I just found out that
March Is the American Red Cross month, so I did my usual….some research and
some memories. Most of us know that the
American Red Cross was founded by Clara Barton and a group of her
acquaintances. Did you know that Clara
Barton became inspired to form the Red Cross when she traveled to Europe
following the end of the Civil War? There she first heard of the
Swiss-inspired, Red Cross Network. Upon
returning home, she campaigned for an American Red Cross Society (and for the
ratification of the Geneva Convention protecting the war-injured.)

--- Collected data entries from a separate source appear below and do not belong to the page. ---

$ cat src/rtl/rv_ctrl_pkg.sv
// rv_ctrl_pkg: shared types and constants for the multi-cycle control slice.
//   state_e  - FSM state encoding (exported on multicycle_ctrl.state_o)
//   class_e  - instruction class latched in DECODE
//   OP_*     - RV32 major opcodes recognised by the decoder
//   ALUOP_*  - alu_op encodings driven to the execute datapath
//   alu_sel  - class -> {alu_op, alu_src} mapping used in EXEC/MEM/WB
package rv_ctrl_pkg;

  typedef enum logic [2:0] {
    ST_FETCH  = 3'd0,
    ST_DECODE = 3'd1,
    ST_EXEC   = 3'd2,
    ST_MEM    = 3'd3,
    ST_WB     = 3'd4,
    ST_TRAP   = 3'd5
  } state_e;

  typedef enum logic [2:0] {
    CLS_NONE    = 3'd0,
    CLS_RTYPE   = 3'd1,
    CLS_ITYPE   = 3'd2,
    CLS_LOAD    = 3'd3,
    CLS_STORE   = 3'd4,
    CLS_BRANCH  = 3'd5,
    CLS_ILLEGAL = 3'd6
  } class_e;

  localparam logic [6:0] OP_R      = 7'b0110011;
  localparam logic [6:0] OP_I      = 7'b0010011;
  localparam logic [6:0] OP_LOAD   = 7'b0000011;
  localparam logic [6:0] OP_STORE  = 7'b0100011;
  localparam logic [6:0] OP_BRANCH = 7'b1100011;

  localparam logic [1:0] ALUOP_ADD   = 2'b00;
  localparam logic [1:0] ALUOP_BR    = 2'b01;
  localparam logic [1:0] ALUOP_FUNCT = 2'b10;

  // Returns {alu_op, alu_src}; classes with no ALU use get all zeros.
  function automatic logic [2:0] alu_sel(input class_e cls);
    logic [2:0] r;
    r = 3'b000;
    case (cls)
      CLS_RTYPE:            r = {ALUOP_FUNCT, 1'b0};
      CLS_ITYPE:            r = {ALUOP_FUNCT, 1'b1};
      CLS_LOAD, CLS_STORE:  r = {ALUOP_ADD,   1'b1};
      CLS_BRANCH:           r = {ALUOP_BR,    1'b0};
      default:              r = 3'b000;
    endcase
    return r;
  endfunction

endpackage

Thus, the American Red Cross came into being.
Clara Barton headed the
Red Cross for 23 years. They did wonderful work during the First World War and
in World War II. In 1945, the Red Cross began its service in Veteran’s
Hospitals, to meet the needs of a growing number of Veteran Administration
Hospitals. They provided many volunteers. One of the groups of hospital
volunteers were the Gray Ladies. To understand the Gray Ladies duties, was to
see them in homey relationships with the lonely patients. When a patient wanted
to talk, they talked with them. They played cards, wrote letters for the
disabled patients, ran errands for them and cheered up men who were homesick in
a hospital far from their families.
My husband’s mother, Jan’s grandmother, was one of
these Gray Ladies. Jan has her gray and white uniform and cap to remind her of
this selfless woman’s giving heart.
After the war, among its
many fine programs, the Red Cross introduced the first nationwide civilian
blood program that now supplies 30% of the blood and blood products in this
county. Later, the Red Cross expanded its role in biomedical research and
entered the new field of human tissue banking and distribution.
In addition, we all know
of their work when disasters strike.
I played a small part for
the Red Cross during the Second World War. I was a teen-ager, and with some of
my friends spent many afternoons after school “rolling” bandages for the Red
Cross war effort. I can’t
remember what led me to volunteer, but I imagine it was because my older
brother was, at that time, an infantry soldier in Germany fighting in the
Battle of the Bulge, who later became a Purple Heart recipient.